Shortly after the appointment of Michael Scott as the new Chief Executive in March 2014, Hopkins resumed his previous Finance Director role where he remained until he resigned from NSFT while it was in Special Measures, in July 2015.
Even though Andrew Hopkins resigned as Finance Director, NSFT’s Annual Report 2015-16 indicates that Hopkins was paid the near-obligatory full-salary-for-sitting-in-the-garden-between-jobs for nearly six months.

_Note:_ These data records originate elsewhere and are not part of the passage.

==> src/rtl/dsi_video_pkg.sv <==
// Shared types and default timing for the DSI video timing generator.
// Latency: n/a (types, constants and a helper function only).
// Backpressure: n/a.
package dsi_video_pkg;

    // Two-state run control: IDLE holds everything at zero, RUN advances the raster.
    typedef enum logic {
        IDLE = 1'b0,
        RUN  = 1'b1
    } state_t;

    // Raster position counters are 16 bits, so each total must fit in 65535.
    typedef logic [15:0] cnt_t;

    localparam int DEF_H_SYNC   = 4;
    localparam int DEF_H_BP     = 6;
    localparam int DEF_H_ACTIVE = 16;
    localparam int DEF_H_FP     = 4;
    localparam int DEF_V_SYNC   = 4;
    localparam int DEF_V_BP     = 4;
    localparam int DEF_V_ACTIVE = 8;
    localparam int DEF_V_FP     = 2;
    localparam int DEF_DATA_W   = 32;

    // Total period of one axis: sync + back porch + active + front porch.
    function automatic int timing_total(input int sync_w, input int bp,
                                        input int active, input int fp);
        return sync_w + bp + active + fp;
    endfunction

endpackage

==> src/rtl/dsi_timing_counter.sv <==
// Wrap counter 0..MAX-1 with enable, synchronous clear and a wrap flag.
// Latency: count updates one cycle after en; wrap is combinational from count and en.
// Backpressure: none; en is the only advance qualifier.
module dsi_timing_counter
    import dsi_video_pkg::*;
#(
    parameter int MAX = 30
) (
    input  logic pixel_clk,
    input  logic rst,
    input  logic clr,
    input  logic en,
    output cnt_t cnt,
    output logic wrap
);

    localparam cnt_t LAST = cnt_t'(MAX - 1);

    // Wrap is asserted on the advancing cycle that returns the count to zero.
    assign wrap = en && (cnt == LAST);

    // Count register: reset/clear win, otherwise advance and wrap at LAST.
    always_ff @(posedge pixel_clk) begin
        if (rst || clr) begin
            cnt <= '0;
        end else if (en) begin
            cnt <= wrap ? '0 : cnt + cnt_t'(1);
        end
    end

endmodule

==> src/rtl/dsi_video_timing_gen.sv <==
// DPI-style video timing source: HSYNC/VSYNC, sync strobes, DATA_ENB and a pixel-index pattern.
// Latency: en seen in IDLE at edge N gives the first sync outputs at edge N+1; all outputs registered.
// Backpressure: none; frames run to completion once started, en is only sampled in IDLE and at frame end.
module dsi_video_timing_gen
    import dsi_video_pkg::*;
#(
    parameter int H_SYNC   = DEF_H_SYNC,
    parameter int H_BP     = DEF_H_BP,
    parameter int H_ACTIVE = DEF_H_ACTIVE,
    parameter int H_FP     = DEF_H_FP,
    parameter int V_SYNC   = DEF_V_SYNC,
    parameter int V_BP     = DEF_V_BP,
    parameter int V_ACTIVE = DEF_V_ACTIVE,
    parameter int V_FP     = DEF_V_FP,
    parameter int DATA_W   = DEF_DATA_W
) (
    input  logic              pixel_clk,
    input  logic              rst,
    input  logic              en,
    output logic              VSYNC,
    output logic              HSYNC,
    output logic              VSYNC_plus,
    output logic              HSYNC_plus,
    output logic              DATA_ENB,
    output logic [DATA_W-1:0] DATA,
    output logic              busy,
    output logic              frame_done
);

    localparam int H_TOTAL = timing_total(H_SYNC, H_BP, H_ACTIVE, H_FP);
    localparam int V_TOTAL = timing_total(V_SYNC, V_BP, V_ACTIVE, V_FP);

    if (H_SYNC == 0 || H_BP == 0 || H_ACTIVE == 0 || H_FP == 0 ||
        V_SYNC == 0 || V_BP == 0 || V_ACTIVE == 0 || V_FP == 0) begin : g_bad_interval
        $error("dsi_video_timing_gen: every timing interval must be non-zero");
    end
    if (H_TOTAL > 65535 || V_TOTAL > 65535) begin : g_bad_total
        $error("dsi_video_timing_gen: H_TOTAL and V_TOTAL must fit in 16 bits");
    end
    if (DATA_W < 32) begin : g_bad_width
        $error("dsi_video_timing_gen: DATA_W must be at least 32");
    end

    // Window edges in counter units (active windows are half-open).
    localparam cnt_t H_SYNC_END  = cnt_t'(H_SYNC);
    localparam cnt_t H_ACT_START = cnt_t'(H_SYNC + H_BP);
    localparam cnt_t H_ACT_END   = cnt_t'(H_SYNC + H_BP + H_ACTIVE);
    localparam cnt_t V_SYNC_END  = cnt_t'(V_SYNC);
    localparam cnt_t V_ACT_START = cnt_t'(V_SYNC + V_BP);
    localparam cnt_t V_ACT_END   = cnt_t'(V_SYNC + V_BP + V_ACTIVE);
    localparam cnt_t H_LAST      = cnt_t'(H_TOTAL - 1);
    localparam cnt_t V_LAST      = cnt_t'(V_TOTAL - 1);

    state_t state_q;
    state_t state_d;

    cnt_t h_cnt;
    cnt_t v_cnt;
    logic h_wrap;
    logic v_wrap;
    logic running;

    logic              enb_nxt;
    logic [DATA_W-1:0] data_nxt;

    assign running = (state_q == RUN);

    dsi_timing_counter #(.MAX(H_TOTAL)) u_h_cnt (
        .pixel_clk (pixel_clk),
        .rst       (rst),
        .clr       (!running),
        .en        (running),
        .cnt       (h_cnt),
        .wrap      (h_wrap)
    );

    // The line counter advances on each horizontal wrap; its own wrap marks frame end.
    dsi_timing_counter #(.MAX(V_TOTAL)) u_v_cnt (
        .pixel_clk (pixel_clk),
        .rst       (rst),
        .clr       (!running),
        .en        (h_wrap),
        .cnt       (v_cnt),
        .wrap      (v_wrap)
    );

    // Run control: start on en from IDLE, and only re-check en at the last cycle of a frame.
    always_comb begin
        state_d = state_q;
        case (state_q)
            IDLE:    if (en) state_d = RUN;
            RUN:     if (v_wrap && !en) state_d = IDLE;
            default: state_d = IDLE;
        endcase
    end

    // State register; reset overrides any pending start.
    always_ff @(posedge pixel_clk) begin
        if (rst) begin
            state_q <= IDLE;
        end else begin
            state_q <= state_d;
        end
    end

    // Active-window qualifier and the {line, pixel} index pattern for the current position.
    always_comb begin
        enb_nxt  = (h_cnt >= H_ACT_START) && (h_cnt < H_ACT_END) &&
                   (v_cnt >= V_ACT_START) && (v_cnt < V_ACT_END);
        data_nxt = '0;
        if (enb_nxt) begin
            data_nxt[31:0] = {v_cnt - V_ACT_START, h_cnt - H_ACT_START};
        end
    end

    // Registered decode of the raster position; everything is zero outside RUN.
    always_ff @(posedge pixel_clk) begin
        if (rst || !running) begin
            VSYNC      <= 1'b0;
            HSYNC      <= 1'b0;
            VSYNC_plus <= 1'b0;
            HSYNC_plus <= 1'b0;
            DATA_ENB   <= 1'b0;
            DATA       <= '0;
            busy       <= 1'b0;
            frame_done <= 1'b0;
        end else begin
            VSYNC      <= (v_cnt < V_SYNC_END);
            HSYNC      <= (h_cnt < H_SYNC_END);
            VSYNC_plus <= (h_cnt == '0) && (v_cnt == '0);
            HSYNC_plus <= (h_cnt == '0);
            DATA_ENB   <= enb_nxt;
            DATA       <= data_nxt;
            busy       <= 1'b1;
            frame_done <= (h_cnt == H_LAST) && (v_cnt == V_LAST);
        end
    end

endmodule

==> config.mk <==
export PLATFORM = sky130hd
export DESIGN_NAME = dsi_video_timing_gen
export DESIGN_NICKNAME = d
export VERILOG_FILES = /design/src/rtl/dsi_video_pkg.sv /design/src/rtl/dsi_timing_counter.sv /design/src/rtl/dsi_video_timing_gen.sv
export SDC_FILE = /design/constraint.sdc
export NUM_CORES = 1
export LEC_CHECK = 0
export CAP_MARGIN = 10
export CORE_ASPECT_RATIO = 2
export CORE_UTILIZATION = 49
export DETAILED_ROUTE_END_ITERATION = 7
export GPL_ROUTABILITY_DRIVEN = 0
export GPL_TIMING_DRIVEN = 0
export PLACE_DENSITY_LB_ADDON = 0.05
export SLEW_MARGIN = 0
export SYNTH_ARGS = -nofsm -noshare
export SYNTH_HDL_FRONTEND = slang
export SYNTH_HIERARCHICAL = 1
export SYNTH_SLANG_ARGS = --single-unit
==> constraint.sdc <==
create_clock -name pixel_clk -period 2.1 [get_ports pixel_clk]
set_clock_uncertainty 0.2 [all_clocks]
set_input_delay 0.525 -clock pixel_clk [delete_from_list [all_inputs] [get_ports pixel_clk]]
set_output_delay 0.525 -clock pixel_clk [all_outputs]
set_load 0.03 [all_outputs]
==> impl_metrics.tcl, run 1 <==
set metrics [dict create \
    vias_per_cell 5.35 \
    placed_area_mm2 0.00362 \
    final-max-slew-violation-count 0 \
    yosysTopAreaCell "dfxtp_1" \
    p_switching_w 0.000579 \
    row_count 40 \
    cts_buffer_depth 2 \
    fin_util 0.697 \
    finalSetupViolations 18 \
    holdWs_ns 0.323 \
    drtIter0Drc 141 \
    numPortBuffers 41 \
    status "complete, but fails checks" \
    p_leak_nw 1.51 \
    dp_slack_ns -0.698 \
    power_density_mw_per_mm2 702 \
    grt_max_degree 12 \
    antenna_found_initial 0 \
    vias 2566 \
    die_area_mm2 0.00662 \
    dieHeight_um 114 \
    avgRoutedWirePerCell_um 15.0 \
    sw_frac_of_total 0.195 \
    synth-warning-count 6 \
    ys_top_cells_by_area "dfxtp_1 47%, nor3_1 5.7%, xnor2_1 4.6%" \
    cap_violations 0 \
    grt_pass1_wl_um 11700 \
    max_freq_ghz 0.440 \
    rrSetupSlack_ns -0.17 \
    post-route-period-util 1.08 \
    drive_above_1_share 0.242 \
    cell_internal_pwr_w 0.00239 \
    numCtsBuffers 9 \
    die_w_um 58.1 \
    total_power_w 0.00297 \
    area_delta_synth_final_pct 37.1 \
    fin_crit_ns 2.27 \
    grt_usage 0.236 \
    synth.net_count 335 \
    grt_pass1_vias 2501 \
    core_mm2 0.00606 \
    ys_types 42 \
    synth_ff_type "dfxtp_1" \
    fill_cells 488 \
    cts_sinks 72 \
    ant_nets 0 \
    ys_ff_latch 72 \
    tritoncts "built" \
    cp_data_arrival_time_ns 2.28 \
    hold_path.class "reg -> reg" \
    finalInstanceArea_mm2 0.00422 \
    start_util 0.508 \
    critPathRequiredTime_ns 2.11 \
    cp_max_fo 8 \
    h-tree-depth 3 \
    diodes 0 \
    clk_pin_slew_ns 0.05 \
    ys_seq_area_frac 0.468 \
    synth_top_area_frac 0.468 \
    regArea_mm2 0.00147 \
    cts_root_buffer "clkbuf_16" \
    setup_ws_ns -0.172 \
    drc 3 \
    p_clk_frac 0.509 \
    end_kind "flop" \
    clk_latency_ns 0.33 \
    synthCells 324 \
    syn_area_mm2 0.00308 \
    worst-setup-path-type "reg -> reg" \
    synth-edff-count 0 \
    ys_async_sr_fraction 0 \
    dp_hpwl_um 4880 \
    multiInputGateArea_mm2 0.00164 \
    hold_violations 0 \
    routed_wl_um 7220 \
    pin_count 42 \
    overflow 0 \
    sequentialPowerShare 0.463 \
    tightest_slew_ns 0.526 \
    peakVddDrop_uv 575 \
    pwr-share-comb 0.028 \
    relSlewSlack 0.648 \
    violations "design-rule violations, negative setup slack" \
    setup.worst_path.start_class "flop" \
    syn_avg_cell_area_um2 9.50 \
    first_pass_iters 6 \
    num-nets-final 402 \
    rsz0062_at_grt "yes" \
]
-- per-stage QoR --
stage | instances | setup TNS, ns
finish | 480 | -2.45
global route | 480 | -7.77
CTS | 478 | -1.83
detailed placement | 449 | -26.07
global placement | 449 | -24.62
floorplan | 324 | 0
-- power by group through the flow --
| stage | Combinational [W] | Clock [W] | Sequential (W) |
|---|---|---|---|
| after floorplan | 0.0000286 | 0 | 0.00142 |
| after global placement | 0.0000634 | 0 | 0.00141 |
| after detailed placement | 0.0000638 | 0 | 0.00141 |
| after CTS | 0.0000773 | 0.00154 | 0.00137 |
| after global routing | 0.0000885 | 0.00159 | 0.00137 |
| final | 0.0000835 | 0.00151 | 0.00137 |
-- cells by family (layout without fill, tap and decap cells) --
family          Yosys count  after routing  synth area share
buf+inv                  30            102            0.0484
mux                       1              1           0.00325
simple gates            170            170             0.332
flops                    72             72             0.468
compound gates           12             12            0.0272
xor+xnor                 31             31            0.0882
fa+ha+maj                 8              8            0.0325
-- metal layers --
metal  vias to the layer above  routed length, um  track usage
li1                       1271                  -            -
met1                      1219               2720        0.226
met3                        25                182       0.0655
met4                         0                326        0.152
met2                        51               3990        0.423
met5                         -                  0            0
-- worst max-delay path, cell delays in order (launching register included) --
cell	delay [ns]
dfxtp_2	0.39
nor4_1	0.30
nand4_1	0.16
inv_1	0.10
buf_6	0.11
and4bb_2	0.22
nand4_1	0.22
buf_4	0.23
a2bb2oi_2	0.15
nor3_2	0.05
-- what timing repair did --
action	CTS	global route
buffers inserted	12	1
hold buffers	0	0
pin swaps	17	9
gates cloned	1	1
resized for setup	39	17
endpoints found under the setup margin	52	60
-- Yosys cell counts (all sizes together), types with 2 or more instances --
library cell and number:
dfxtp 72, nor3 42, nor2 38, nor4 21, inv 17, nand4 17, xnor2 16, nand2 15
xor2 15, nand3 13, buf 10, ha 8, nand2b 4, or4 4, a21oi 3, and4 3
clkbuf 3, nand3b 3, nor2b 3, a21boi 2, a2bb2oi 2, nor4b 2
-- flip-flops by register name (all words and copies together) (netlist names) --
register,cells
running,1
u_v_cnt/cnt,16
DATA,32
HSYNC,1
VSYNC_plus,1
busy,1
DATA_ENB,1
HSYNC_plus,1
u_h_cnt/cnt,16
frame_done,1
VSYNC,1
-- cells in the final DEF, fill, tap and decap left out, drive strengths merged, types with 2 or more instances in the layout --
cell and instances:
nand3b 3, nand2b 4, a2bb2oi 2, nor4 21, and4 3, a21oi 3, a21boi 2, dfxtp 72
nor2 38, nand3 13, nor4b 2, ha 8, xor2 15, or4 4, buf 25, nor3 42
clkbuf 16, clkinv 2, clkdlybuf4s50 40, xnor2 16, nand2 15, nand4 17, inv 17, nor2b 3
-- worst paths after layout --
check | from | end | cells past startpoint
worst min register to register | running | running | 2
worst max register to register | u_h_cnt/cnt[5] | u_v_cnt/cnt[1] | 9
worst min-delay path | running | running | 2
worst max-delay path | u_h_cnt/cnt[5] | u_v_cnt/cnt[1] | 9
-- final cells by class --
cell class,instances,share of cell area
Sequential cell,72,0.348
Clock inverter,3,0.00948
Tap cell,84,0.0249
Multi-Input combinational cell,222,0.388
Buffer,13,0.0267
Inverter,17,0.0157
Clock buffer,13,0.0616
Timing Repair Buffer,56,0.126
(Power assumes the default switching activity.)
==> run 2, diff against run 1 <==
- CORE_MARGIN: default -> 2
==> run 2 against run 1 <==
  * The flow finishes with violations (negative setup slack)
  * Die area increased by 5.3%
  * Clock power about the same
  * Final cell count unchanged
  * Non-clock buffer count unchanged
  * Fmax increased by 0.60%
  * Sequential power about the same
  * Combinational power decreased by 5.3%
  * Via count decreased by 1.7%
  * Wire length decreased by 0.29%
  * Sequential share of layout area increased by 0.050 points
  * Highest routed layer unchanged
==> impl_metrics.tcl, run 2 (synthesis gave the netlist of run 1 again) <==
set metrics [dict create \
    status "complete, but fails checks" \
    violations "negative setup slack" \
    post-place-cells 449 \
    row_count 40 \
    relSlewSlack 0.576 \
    final-max-slew-violation-count 0 \
    finalSetupViolations 19 \
    dp_hpwl_um 5010 \
    hold_violations 0 \
    setup_ws_ns -0.158 \
    fin_tns_setup_ns -2.14 \
    tightest_slew_ns 0.634 \
    largestRegisters "DATA x32, u_h_cnt/cnt x16, u_v_cnt/cnt x16" \
    hold_path.class "reg -> reg" \
    antenna_found_initial 0 \
    area_delta_synth_final_pct 37.1 \
    cts_sinks 72 \
    cts_root_buffer "clkbuf_16" \
    drtIter0Drc 96 \
    numCtsBuffers 9 \
    overflow 0 \
    largest_register_ffs 32 \
    hp-start "running" \
    cts_hold_buf 0 \
    tritoncts "built" \
    vias_per_cell 5.25 \
    clk_latency_ns 0.33 \
    numPortBuffers 41 \
    cp-startpoint "u_h_cnt/cnt[1]" \
    worst-setup-path-type "reg -> reg" \
    rr_startpoint "u_h_cnt/cnt[1]" \
    num-nets-final 402 \
    layout_common_cells "57 x dfxtp_1, 40 x clkdlybuf4s50_1, 32 x nor2_1" \
    drive_above_1_share 0.258 \
    cts_buffer_depth 2 \
    regMostFlops "DATA" \
    vias 2522 \
    dieHeight_um 116 \
    start_util 0.508 \
    grt_usage 0.225 \
    fill_cells 495 \
    avgRoutedWirePerCell_um 15.0 \
    post-route-period-util 1.08 \
    setup.worst_path.start_class "flop" \
    ant_nets 0 \
    p_leak_nw 1.51 \
    multiInputGateArea_mm2 0.00164 \
    routed_wl_um 7200 \
    grt_max_degree 13 \
    clk_pin_slew_ns 0.05 \
    layout_commonest_cell "dfxtp_1" \
    grt_pass1_wl_um 11500 \
    die_w_um 60.1 \
    diodes 0 \
    fin_util 0.697 \
    core_mm2 0.00606 \
    stdcell_count 480 \
    end_kind "flop" \
    critPathRequiredTime_ns 2.12 \
    drc 0 \
    cap_violations 0 \
    power_density_mw_per_mm2 702 \
    first_pass_iters 4 \
    h-tree-depth 3 \
    max_freq_ghz 0.443 \
    fin_crit_ns 2.26 \
    cp_max_fo 5 \
    peakVddDrop_uv 540 \
    placed_area_mm2 0.00362 \
    pin_count 42 \
    finalInstanceArea_mm2 0.00422 \
    regArea_mm2 0.00147 \
    rsz0062_at_grt "yes" \
    die_area_mm2 0.00697 \
    cp_data_arrival_time_ns 2.28 \
    grt_pass1_vias 2465 \
]
run 2: through the flow:
stage          setup WS, ns  power, W  hold slack (ns)
6_report             -0.158   0.00296            0.340
5_1_grt              -0.255   0.00304            0.376
4_1_cts              -0.166   0.00298            0.323
3_5_place_dp         -0.676   0.00147            0.312
3_3_place_gp         -0.633   0.00147            0.309
2_1_floorplan      0.000278   0.00145            0.270
run 2: report_power, final:
part | internal [W] | leakage, nW | switching, W
clock network | 0.000949 | 0.145 | 0.000562
registers | 0.00137 | 0.590 | 0.00000338
logic | 0.0000354 | 0.773 | 0.0000437
run 2: worst max-delay path, stage by stage, from the launching register on:
cell      delay, ns
dfxtp_4        0.35
inv_4          0.05
ha_4           0.11
nor4b_4        0.17
nand4_1        0.16
inv_1          0.11
buf_6          0.11
and4bb_2       0.21
nand4_1        0.22
nand2_2        0.25
buf_6          0.15
nor2_1         0.04
run 2: final timing paths:
check	end	slack [ns]	cells after the start
setup reg to reg	u_v_cnt/cnt[3]	-0.16	11
hold reg to reg	u_h_cnt/cnt[1]	0.34	2
setup / recovery	u_v_cnt/cnt[3]	-0.16	11
hold / removal	u_h_cnt/cnt[1]	0.34	2
run 2: repair_timing:
item                                    in CTS  in global routing
buffers inserted                             7                  7
pin swaps                                   11                  3
gates resized for setup                     27                 29
gates cloned                                 1                  0
endpoints found under the setup margin      52                 52
run 2: cell type report:
class | instances | area share
inverter | 17 | 0.0157
sequential | 72 | 0.348
clock buffer | 11 | 0.0575
clock inverter | 5 | 0.0133
multi-input combinational | 222 | 0.389
timing repair buffer | 56 | 0.126
buffer | 13 | 0.0252
tap | 84 | 0.0249
run 2: layer usage:
layer,vias to the layer above,GRT usage,part of all wire
met5,-,0,0
met4,0,0.138,0.027
met3,15,0.0476,0.027
met2,36,0.414,0.58
met1,1203,0.216,0.36
li1,1268,-,-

As well as paying Hopkins, NSFT was paying interim Finance Director, John Doyle. Norfolk and Norwich University Hospitals NHS Foundation Trust (NNUH) was paying for Hopkins’ replacement, Julie Cave, to have the near-obligatory full-six-figure-salary-for-sitting-in-the-garden-between-jobs after she resigned from NNUH shortly after it was put into financial Special Measures in July 2015 until she became NSFT’s Finance Director in December 2015. You don’t need to be a finance director to work out that paying out six-figure salaries for three finance directors while only one is working is not a good use of scarce NHS resources. You don’t need to be a conspiracy theorist to believe this situation was synchronised: both Cave and Hopkins left their jobs on the same day: 13th September 2015. What an amazing coincidence!
Andrew Hopkins coincidentally joined Norfolk Community Health and Care NHS Trust (NCH&C) as Director of Finance and Performance in March 2016 just as his full-six-figure-salary-for-sitting-in-the-garden-between-jobs was about to run out, the same trust Michael Scott left for a £35,000 pay rise two years earlier. Andrew Hopkins wasn’t as greedy as Michael Scott, who received an £8,000 relocation payment for moving from one Norwich-based NHS trust to another.
It is worth remembering that this Game of Chairs took place while savage cuts were made to mental health services. Where was the voice of the patient, the carer and the taxpayer?
The ‘radical redesign’ was condemned by the King’s Fund in the Health Service Journal (HSJ) and is widely regarded as an unmitigated disaster which resulted in Norfolk and Suffolk NHS Foundation Trust becoming the first mental health trust in England to be placed into Special Measures by Monitor after being rated inadequate by the Care Quality Commission (CQC). NSFT’s Board ignored warnings about the impact of the massive radical redesign cuts from its own staff, service users and carers as well as the Royal College of Psychiatrists, the BMA and Unison. NSFT wasted millions of pounds paying its own staff to leave in the midst of a recruitment crisis.